MacOS “Big Sur” first public version 11.0.1 that was released last week include major parts that are completely redone and is also affected by a series of severe bugs. I advise against upgrading until all serious issues are resolved.
None of them, check the error dialog after the reboot for cues. For me the problem was caused by AnyConnect 4.9.02xx that although it was compatible and worked with Big Sur, it caused the same situation. Was solved by doing by Cisco suggestion document.
Hi again.
The problem was not with Winbox or Wine, it was with macOS and LittleSnitch Firewall.
Is there a bug fix pending.
For users of LittleSnitch, in their webpage, they have a provisional solution:
When one of the following apps is started while the Little Snitch Network Extension is active, macOS Big Sur 11.0.1 may freeze and restart with a kernel panic:
panic(cpu 8 caller 0xffffff8003753a13): userspace watchdog timeout: no successful checkins from com.apple.remoted in 180 seconds
Kernel panics are, by definition, a bug in the operating system kernel. The problem has been reported to Apple and they are working on a fix. In fact it might already be fixed in Big Sur 11.1 (beta), but we don’t have enough reports to confirm this yet.

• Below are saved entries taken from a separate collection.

===== config.mk =====
export PLATFORM = sky130hd
export DESIGN_NAME = cnn_out_writeback
export DESIGN_NICKNAME = d
export VERILOG_FILES = /design/src/rtl/cnn_out_writeback.sv
export SDC_FILE = /design/constraint.sdc
export NUM_CORES = 1
export LEC_CHECK = 0
export CAP_MARGIN = 20
export CORE_MARGIN = 2
export CORE_UTILIZATION = 39
export CTS_BUF_LIST = sky130_fd_sc_hd__clkbuf_4 sky130_fd_sc_hd__clkbuf_8
export DETAILED_ROUTE_END_ITERATION = 8
export GPL_TIMING_DRIVEN = 1
export SYNTH_ARGS = -nofsm -noshare
export SYNTH_HDL_FRONTEND = slang
export SYNTH_SLANG_ARGS = --single-unit

===== constraint.sdc =====
create_clock -name HCLK -period 6.8 [get_ports HCLK]
set_input_delay 0.68 -clock HCLK [delete_from_list [all_inputs] [get_ports HCLK]]
set_output_delay 0.68 -clock HCLK [all_outputs]
set_load 0.01 [all_outputs]

===== src/rtl/cnn_out_writeback.sv =====
// Writes the accelerator's packed output-pixel stream back to SRAM as a contiguous frame,
// buffering through a small FIFO while the SRAM write port is not granted.
module cnn_out_writeback #(
    parameter int unsigned W_DATA       = 32,
    parameter int unsigned W_WORD       = 14,
    parameter int unsigned W_FRAME_SIZE = 25,
    parameter int unsigned FIFO_DEPTH   = 16
) (
    input  logic                    HCLK,
    input  logic                    HRESET,
    input  logic                    i_start,
    input  logic [W_WORD-1:0]       i_base_addr,
    input  logic [W_FRAME_SIZE-1:0] i_frame_size,
    input  logic [W_DATA-1:0]       i_pixel,
    input  logic                    i_valid,
    input  logic                    i_gnt,
    output logic                    o_sram_en,
    output logic                    o_sram_we,
    output logic [W_WORD-1:0]       o_sram_addr,
    output logic [W_DATA-1:0]       o_sram_wdata,
    output logic                    o_busy,
    output logic                    o_done,
    output logic                    o_overflow
);

    localparam int unsigned W_PTR = $clog2(FIFO_DEPTH) + 1;
    localparam int unsigned W_IDX = W_PTR - 1;

    typedef enum logic [1:0] {
        IDLE  = 2'd0,
        RUN   = 2'd1,
        DRAIN = 2'd2,
        DONE  = 2'd3
    } state_t;

    // Each entry carries its own address so dropped beats leave a hole, not a shift.
    typedef struct packed {
        logic [W_WORD-1:0] addr;
        logic [W_DATA-1:0] data;
    } wb_entry_t;

    state_t                  state_q,    state_d;
    logic [W_WORD-1:0]       base_q,     base_d;
    logic [W_FRAME_SIZE-1:0] size_q,     size_d;
    logic [W_FRAME_SIZE-1:0] acc_q,      acc_d;
    logic [W_PTR-1:0]        wr_ptr_q,   wr_ptr_d;
    logic [W_PTR-1:0]        rd_ptr_q,   rd_ptr_d;
    logic                    overflow_q, overflow_d;
    logic                    busy_q,     busy_d;
    logic                    done_q,     done_d;
    logic                    sram_en_q,  sram_en_d;
    logic [W_WORD-1:0]       sram_addr_q,  sram_addr_d;
    logic [W_DATA-1:0]       sram_wdata_q, sram_wdata_d;

    wb_entry_t fifo_mem_q [FIFO_DEPTH];

    logic      empty_c;
    logic      full_c;
    logic      pop_c;
    logic      beat_c;
    logic      push_c;
    logic      drop_c;
    logic      start_ok_c;
    wb_entry_t head_c;
    wb_entry_t push_entry_c;

    // Next-state, FIFO control and output register inputs
    always_comb begin
        state_d      = state_q;
        base_d       = base_q;
        size_d       = size_q;
        acc_d        = acc_q;
        wr_ptr_d     = wr_ptr_q;
        rd_ptr_d     = rd_ptr_q;
        overflow_d   = overflow_q;
        sram_en_d    = 1'b0;
        sram_addr_d  = sram_addr_q;
        sram_wdata_d = sram_wdata_q;

        empty_c = (wr_ptr_q == rd_ptr_q);
        full_c  = (wr_ptr_q[W_PTR-1] != rd_ptr_q[W_PTR-1]) &&
                  (wr_ptr_q[W_IDX-1:0] == rd_ptr_q[W_IDX-1:0]);
        head_c  = fifo_mem_q[rd_ptr_q[W_IDX-1:0]];
        pop_c   = !empty_c && i_gnt;
        beat_c  = (state_q == RUN) && i_valid && (acc_q < size_q);
        push_c  = beat_c && (!full_c || pop_c);
        drop_c  = beat_c && full_c && !pop_c;
        start_ok_c = i_start && ((state_q == IDLE) || (state_q == DONE));

        push_entry_c.addr = base_q + W_WORD'(acc_q);
        push_entry_c.data = i_pixel;

        if (push_c) begin
            wr_ptr_d = wr_ptr_q + W_PTR'(1);
        end
        if (pop_c) begin
            rd_ptr_d     = rd_ptr_q + W_PTR'(1);
            sram_en_d    = 1'b1;
            sram_addr_d  = head_c.addr;
            sram_wdata_d = head_c.data;
        end
        if (drop_c) begin
            overflow_d = 1'b1;
        end

        case (state_q)
            IDLE, DONE: begin
                if (start_ok_c) begin
                    base_d     = i_base_addr;
                    size_d     = i_frame_size;
                    acc_d      = '0;
                    overflow_d = 1'b0;
                    state_d    = (i_frame_size == '0) ? DONE : RUN;
                end
            end
            RUN: begin
                if (beat_c) begin
                    acc_d = acc_q + W_FRAME_SIZE'(1);
                    if (acc_d == size_q) begin
                        state_d = DRAIN;
                    end
                end
            end
            DRAIN: begin
                if (empty_c) begin
                    state_d = DONE;
                end
            end
            default: state_d = IDLE;
        endcase

        busy_d = (state_d == RUN) || (state_d == DRAIN);
        done_d = (state_d == DONE);
    end

    // State and output registers
    always_ff @(posedge HCLK) begin
        if (HRESET) begin
            state_q      <= IDLE;
            base_q       <= '0;
            size_q       <= '0;
            acc_q        <= '0;
            wr_ptr_q     <= '0;
            rd_ptr_q     <= '0;
            overflow_q   <= 1'b0;
            busy_q       <= 1'b0;
            done_q       <= 1'b0;
            sram_en_q    <= 1'b0;
            sram_addr_q  <= '0;
            sram_wdata_q <= '0;
        end else begin
            state_q      <= state_d;
            base_q       <= base_d;
            size_q       <= size_d;
            acc_q        <= acc_d;
            wr_ptr_q     <= wr_ptr_d;
            rd_ptr_q     <= rd_ptr_d;
            overflow_q   <= overflow_d;
            busy_q       <= busy_d;
            done_q       <= done_d;
            sram_en_q    <= sram_en_d;
            sram_addr_q  <= sram_addr_d;
            sram_wdata_q <= sram_wdata_d;
        end
    end

    // FIFO storage; contents are don't-care while the pointers say empty
    always_ff @(posedge HCLK) begin
        if (push_c) begin
            fifo_mem_q[wr_ptr_q[W_IDX-1:0]] <= push_entry_c;
        end
    end

    assign o_sram_en    = sram_en_q;
    assign o_sram_we    = sram_en_q;
    assign o_sram_addr  = sram_addr_q;
    assign o_sram_wdata = sram_wdata_q;
    assign o_busy       = busy_q;
    assign o_done       = done_q;
    assign o_overflow   = overflow_q;

endmodule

We currently don’t know a workaround or other mitigation for the bug (as of Little Snitch 5.0.2), but please stay tuned.
You may want to downgrade to Little Snitch 4.6 until the problem is fixed. See this FAQ entry for instructions how to make Little Snitch 4.6 run on macOS Big Sur.
Hi,
I test Wine with WinBox few days. From clean instalation of macOS Big Sur. Where It is working OK.

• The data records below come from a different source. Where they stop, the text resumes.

`src/rtl/rv_pkg.sv`:
```
// RV32I/RV64I decode definitions: opcodes, ALU op encoding, immediate formats, control bundle.
// No logic state; shared by the decode stage and its immediate generator.
package rv_pkg;

  localparam logic [6:0] OPC_LUI    = 7'b0110111;
  localparam logic [6:0] OPC_AUIPC  = 7'b0010111;
  localparam logic [6:0] OPC_JAL    = 7'b1101111;
  localparam logic [6:0] OPC_JALR   = 7'b1100111;
  localparam logic [6:0] OPC_BRANCH = 7'b1100011;
  localparam logic [6:0] OPC_LOAD   = 7'b0000011;
  localparam logic [6:0] OPC_STORE  = 7'b0100011;
  localparam logic [6:0] OPC_OPIMM  = 7'b0010011;
  localparam logic [6:0] OPC_OP     = 7'b0110011;

  typedef enum logic [3:0] {
    ALU_ADD   = 4'd0,
    ALU_SUB   = 4'd1,
    ALU_AND   = 4'd2,
    ALU_OR    = 4'd3,
    ALU_XOR   = 4'd4,
    ALU_SLL   = 4'd5,
    ALU_SRL   = 4'd6,
    ALU_SRA   = 4'd7,
    ALU_SLT   = 4'd8,
    ALU_SLTU  = 4'd9,
    ALU_PASSB = 4'd10
  } alu_op_e;

  typedef enum logic [2:0] {IMM_I, IMM_S, IMM_B, IMM_U, IMM_J} imm_fmt_e;

  typedef struct packed {
    logic reg_write;
    logic mem_read;
    logic mem_write;
    logic branch;
    logic jump;
    logic alu_src;
    logic mem_to_reg;
    logic op_sel;
  } ctrl_t;

  function automatic logic uses_rs2(input logic [6:0] opc);
    return (opc == OPC_OP) || (opc == OPC_STORE) || (opc == OPC_BRANCH);
  endfunction

  // alt selects SUB/SRA for the funct3 codes that have an alternate form
  function automatic alu_op_e f3_alu_op(input logic [2:0] f3, input logic alt);
    case (f3)
      3'b000:  return alt ? ALU_SUB : ALU_ADD;
      3'b001:  return ALU_SLL;
      3'b010:  return ALU_SLT;
      3'b011:  return ALU_SLTU;
      3'b100:  return ALU_XOR;
      3'b101:  return alt ? ALU_SRA : ALU_SRL;
      3'b110:  return ALU_OR;
      default: return ALU_AND;
    endcase
  endfunction

endpackage

```
`src/rtl/imm_gen.sv`:
```
// Immediate generator for I/S/B/U/J formats, sign-extended from instr[31] to XLEN.
// Purely combinational (zero latency); no flow control.
module imm_gen
  import rv_pkg::*;
#(
  parameter int XLEN = 32
) (
  input  logic [31:0]     instr,
  input  imm_fmt_e        fmt,
  output logic [XLEN-1:0] imm
);

  logic [31:0] imm32;

  always_comb begin
    imm32 = '0;
    case (fmt)
      IMM_I:   imm32 = {{20{instr[31]}}, instr[31:20]};
      IMM_S:   imm32 = {{20{instr[31]}}, instr[31:25], instr[11:7]};
      IMM_B:   imm32 = {{20{instr[31]}}, instr[7], instr[30:25], instr[11:8], 1'b0};
      IMM_U:   imm32 = {instr[31:12], 12'b0};
      IMM_J:   imm32 = {{12{instr[31]}}, instr[19:12], instr[20], instr[30:21], 1'b0};
      default: imm32 = '0;
    endcase
  end

  assign imm = XLEN'($signed(imm32));

endmodule

```
`src/rtl/decode_stage.sv`:
```
// Registered RV32I/RV64I decode stage; bundle is registered one cycle after acceptance.
// in_ready drops while the held bundle is blocked or on a load-use hazard; flush kills held and incoming.
module decode_stage
  import rv_pkg::*;
#(
  parameter int XLEN    = 32,
  parameter int ALUOP_W = 4,
  parameter int CNT_W   = 16
) (
  input  logic               clk,
  input  logic               rst_n,
  input  logic               in_valid,
  output logic               in_ready,
  input  logic [31:0]        in_instr,
  input  logic [XLEN-1:0]    in_pc,
  input  logic               flush,
  input  logic               ex_mem_read,
  input  logic [4:0]         ex_rd,
  output logic               out_valid,
  input  logic               out_ready,
  output logic               reg_write,
  output logic               mem_read,
  output logic               mem_write,
  output logic               branch,
  output logic               jump,
  output logic               alu_src,
  output logic               mem_to_reg,
  output logic               op_sel,
  output logic [ALUOP_W-1:0] alu_op,
  output logic [2:0]         mem_size,
  output logic [XLEN-1:0]    imm,
  output logic [4:0]         rs1,
  output logic [4:0]         rs2,
  output logic [4:0]         rd,
  output logic [XLEN-1:0]    pc_out,
  output logic               illegal,
  output logic [CNT_W-1:0]   stall_cnt
);

  logic [6:0] opc;
  logic [2:0] f3;
  logic [6:0] f7;
  logic [4:0] rs1_in;
  logic [4:0] rs2_in;
  assign opc    = in_instr[6:0];
  assign f3     = in_instr[14:12];
  assign f7     = in_instr[31:25];
  assign rs1_in = in_instr[19:15];
  assign rs2_in = in_instr[24:20];

  // instr[25] is shamt[5] on RV64 and must be clear on RV32
  logic sh_ok, sra_ok;
  assign sh_ok  = (in_instr[31:26] == 6'b000000) && ((XLEN == 64) || !in_instr[25]);
  assign sra_ok = (in_instr[31:26] == 6'b010000) && ((XLEN == 64) || !in_instr[25]);

  ctrl_t    ctrl_d;
  alu_op_e  aop_d;
  imm_fmt_e fmt_d;
  logic     ill_d;
  logic [2:0] ms_d;

  always_comb begin
    ctrl_d = '0;
    aop_d  = ALU_ADD;
    fmt_d  = IMM_I;
    ill_d  = 1'b0;
    case (opc)
      OPC_LUI: begin
        ctrl_d.reg_write = 1'b1;
        ctrl_d.alu_src   = 1'b1;
        aop_d            = ALU_PASSB;
        fmt_d            = IMM_U;
      end
      OPC_AUIPC: begin
        ctrl_d.reg_write = 1'b1;
        ctrl_d.alu_src   = 1'b1;
        ctrl_d.op_sel    = 1'b1;
        fmt_d            = IMM_U;
      end
      OPC_JAL: begin
        ctrl_d.reg_write = 1'b1;
        ctrl_d.jump      = 1'b1;
        ctrl_d.op_sel    = 1'b1;
        fmt_d            = IMM_J;
      end
      OPC_JALR: begin
        ctrl_d.reg_write = 1'b1;
        ctrl_d.jump      = 1'b1;
        ctrl_d.alu_src   = 1'b1;
        ill_d            = (f3 != 3'b000);
      end
      OPC_BRANCH: begin
        ctrl_d.branch = 1'b1;
        fmt_d         = IMM_B;
        case (f3[2:1])
          2'b00:   aop_d = ALU_SUB;
          2'b10:   aop_d = ALU_SLT;
          2'b11:   aop_d = ALU_SLTU;
          default: ill_d = 1'b1;
        endcase
      end
      OPC_LOAD: begin
        ctrl_d.reg_write  = 1'b1;
        ctrl_d.mem_read   = 1'b1;
        ctrl_d.alu_src    = 1'b1;
        ctrl_d.mem_to_reg = 1'b1;
        ill_d = (f3 == 3'b011) || (f3 == 3'b110) || (f3 == 3'b111);
      end
      OPC_STORE: begin
        ctrl_d.mem_write = 1'b1;
        ctrl_d.alu_src   = 1'b1;
        fmt_d            = IMM_S;
        ill_d            = f3[2] || (f3 == 3'b011);
      end
      OPC_OPIMM: begin
        ctrl_d.reg_write = 1'b1;
        ctrl_d.alu_src   = 1'b1;
        aop_d            = f3_alu_op(f3, 1'b0);
        if (f3 == 3'b001) begin
          ill_d = !sh_ok;
        end else if (f3 == 3'b101) begin
          if (sra_ok) aop_d = ALU_SRA;
          else        ill_d = !sh_ok;
        end
      end
      OPC_OP: begin
        ctrl_d.reg_write = 1'b1;
        aop_d            = f3_alu_op(f3, f7[5]);
        if (f7 == 7'b0100000) ill_d = (f3 != 3'b000) && (f3 != 3'b101);
        else                  ill_d = (f7 != 7'b0000000);
      end
      default: ill_d = 1'b1;
    endcase
    if (ill_d) begin
      ctrl_d = '0;
      aop_d  = ALU_ADD;
    end
  end

  assign ms_d = (!ill_d && (opc == OPC_LOAD || opc == OPC_STORE)) ? f3 : 3'b000;

  logic [XLEN-1:0] imm_d;
  imm_gen #(.XLEN(XLEN)) u_imm_gen (
    .instr (in_instr),
    .fmt   (fmt_d),
    .imm   (imm_d)
  );

  logic hz, xfer;
  assign hz = in_valid && ex_mem_read && (ex_rd != 5'd0) &&
              ((ex_rd == rs1_in) || (uses_rs2(opc) && (ex_rd == rs2_in)));
  assign in_ready = (!out_valid || out_ready) && !hz;
  assign xfer     = in_valid && in_ready && !flush;

  ctrl_t ctrl_q;

  always_ff @(posedge clk or negedge rst_n) begin
    if (!rst_n) begin
      out_valid <= 1'b0;
      ctrl_q    <= '0;
      alu_op    <= '0;
      mem_size  <= '0;
      imm       <= '0;
      rs1       <= '0;
      rs2       <= '0;
      rd        <= '0;
      pc_out    <= '0;
      illegal   <= 1'b0;
    end else if (flush) begin
      out_valid <= 1'b0;
    end else if (xfer) begin
      out_valid <= 1'b1;
      ctrl_q    <= ctrl_d;
      alu_op    <= ALUOP_W'(aop_d);
      mem_size  <= ms_d;
      imm       <= imm_d;
      rs1       <= rs1_in;
      rs2       <= rs2_in;
      rd        <= in_instr[11:7];
      pc_out    <= in_pc;
      illegal   <= ill_d;
    end else if (out_ready) begin
      out_valid <= 1'b0;
    end
  end

  always_ff @(posedge clk or negedge rst_n) begin
    if (!rst_n)                       stall_cnt <= '0;
    else if (hz && (stall_cnt != '1)) stall_cnt <= stall_cnt + 1'b1;
  end

  assign reg_write  = ctrl_q.reg_write;
  assign mem_read   = ctrl_q.mem_read;
  assign mem_write  = ctrl_q.mem_write;
  assign branch     = ctrl_q.branch;
  assign jump       = ctrl_q.jump;
  assign alu_src    = ctrl_q.alu_src;
  assign mem_to_reg = ctrl_q.mem_to_reg;
  assign op_sel     = ctrl_q.op_sel;

endmodule

```
`config.mk`:
```
export PLATFORM = sky130hd
export DESIGN_NAME = decode_stage
export DESIGN_NICKNAME = d
export VERILOG_FILES = /design/src/rtl/rv_pkg.sv /design/src/rtl/imm_gen.sv /design/src/rtl/decode_stage.sv
export SDC_FILE = /design/constraint.sdc
export NUM_CORES = 1
export LEC_CHECK = 0
export BUFFER_PORTS_ARGS = -buffer_cell sky130_fd_sc_hd__clkbuf_2
export CAP_MARGIN = 20
export CORE_AREA = 2 2 113 115
export DETAILED_ROUTE_END_ITERATION = 16
export DIE_AREA = 0 0 115 117
export PLACE_DENSITY = 0.77
export SKIP_LAST_GASP = 1
export SLEW_MARGIN = 20
export SYNTH_ARGS = -nofsm -noshare
export SYNTH_HDL_FRONTEND = slang
export SYNTH_HIERARCHICAL = 1
export SYNTH_SLANG_ARGS = --single-unit
```
`constraint.sdc`:
```
create_clock -name clk -period 7.6 [get_ports clk]
set_clock_uncertainty 0.1 [all_clocks]
set_input_delay 2.28 -clock clk [delete_from_list [all_inputs] [get_ports clk]]
set_output_delay 2.28 -clock clk [all_outputs]
set_load 0.02 [all_outputs]
```
==> impl_metrics.csv, run 1 <==
group,metric,value,unit
status,status,"finished, final reports clean",
routing,detail_route.vias_per_cell,5.496,
final_layout,fin_util,57.95,%
critical_path,crit_chain,"clkbuf_2 > nand2b_1 > or3_4 > a2111oi_4 > o21ai_2 > and2_1 > clkbuf_2",
sta,fin_setup_tns,0,ns
sta,slew_violations,0,
critical_path,end_kind,"primary output",
synthesis,async_flop_share,100.0,%
routing,totalWireLength,14.40,mm
die,rows,41,
critical_path,start_kind,"input port",
power_and_ir_drop,p_per_area,224.7,nW/um^2
clocking,cts.path.max_buffers,2,
die,boundaryPins,188,
sta,worst_pin_slew,1.001,ns
clocking,path_clk_slew,0.07,ns
critical_path,worstPathArrival,4.10,ns
routing,routed-via-count,4485,
critical_path,critPathBufInv,2,
die,core_area,12310,sq um
sta,maxSlewHeadroom,33.29,%
synthesis,synthFlopType,"dfrtp_1",
die,dieArea,13460,sq um
routing,drc,0,
grt,grt_overflow,0,
synthesis,synth_top_area_share,46.47,%
placement,dp_hpwl,10.62,mm
clocking,cts_inserted_buffers,9,
final_layout,fillers,1065,
sta,rsz0062_at_grt,"no",
flow_run,maxCapViolations,0,
critical_path,criticalPathCategory,"in -> out",
synthesis,synth_fp_nets,572,
grt,grt_first_pass_wirelength,22.61,mm
clocking,cts_hold_buf,0,
die,die_w,115,um
sta,hold_viol_final,0,
critical_path,cp_slowest_stage_delay,0.38,ns
critical_path,slowest_stage,"or3_4",
final_layout,multi_input_area,2890,sq um
final_layout,final_nets,743,
synthesis,ys.warnings.count,6,
clocking,htreeDepth,3,
routing,wl_per_cell,17.65,um
final_layout,drive_above_1_share,44.44,%
critical_path,crit_required,5.22,ns
clocking,insertion_delay,0.34,ns
die,die_height,117,um
power_and_ir_drop,ir_drop,0.0001320,V
synthesis,ys_types,60,
synthesis,synth_area_leaders,"dfrtp_1 (46%), mux2_4 (18%), xor2_1 (2.8%)",
sta,period_share,85.21,%
clocking,ctsResizeCount,0,
placement,gp_congestion,0.8838,
grt,antenna_found_initial,0,
routing,dr.first_iter.drc_count,272,
synthesis,syn_area_per_cell,12.17,sq um
hold_path,min_path_type,"reg -> reg",
power_and_ir_drop,leakage,0.003542,uW
sta,min_period,6.476,ns
clocking,cts.sinks,111,
final_layout,insertedDiodeCount,0,
synthesis,ys_ff_latch,111,
grt,grt_pass1_vias,4341,
synthesis,yosysTopAreaCell,"dfrtp_1",
die,initial_core_util,48.55,%
routing,dr.pass1.iters,4,
sta,max_freq,0.1544,GHz
routing,postRouteAntennaNets,0,
clocking,tritoncts,"done",
critical_path,cp_top_family,"simple AND/OR/NAND/NOR gates",
placement,portBuffers,187,
critical_path,cp_common_cell,"clkbuf_2",
synthesis,seq_area_frac_synth,46.47,%
clocking,clockRootBuffer,"clkbuf_16",
final_layout,syn_to_final_growth,19.36,%
synthesis,netlist_area,5977,sq um
sta,setup_viol,0,
grt,grt_use_total,21.37,%
final_layout,layout.area.seq,2778,sq um
critical_path,path_max_fanout,17,
synthesis,synth_edf_count,0,
grt,grt_max_degree,61,
clocking,cts_setup_buffers,0,
synthesis,syn_inst,491,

To installation of Little Snitch (with beta of 5.0.3 night build) and system will crash.
I spoke with Little Snitch support yesterday and today…I sent them URL for download WinBox (bundled package from nrlquaker)…I told them, how to reproduce this error (I made access to one of my router). They test it…and I got this answer today:
Thanks a lot! This reproduces the panic just fine. And we have 11.1 beta where no crash occurs, so I can see which packets were actually sent.
As far as I can tell, the crash occurs after a localnet broadcast where the local machine responds with its public IP. An incoming UDP packet, probably from netbiosd.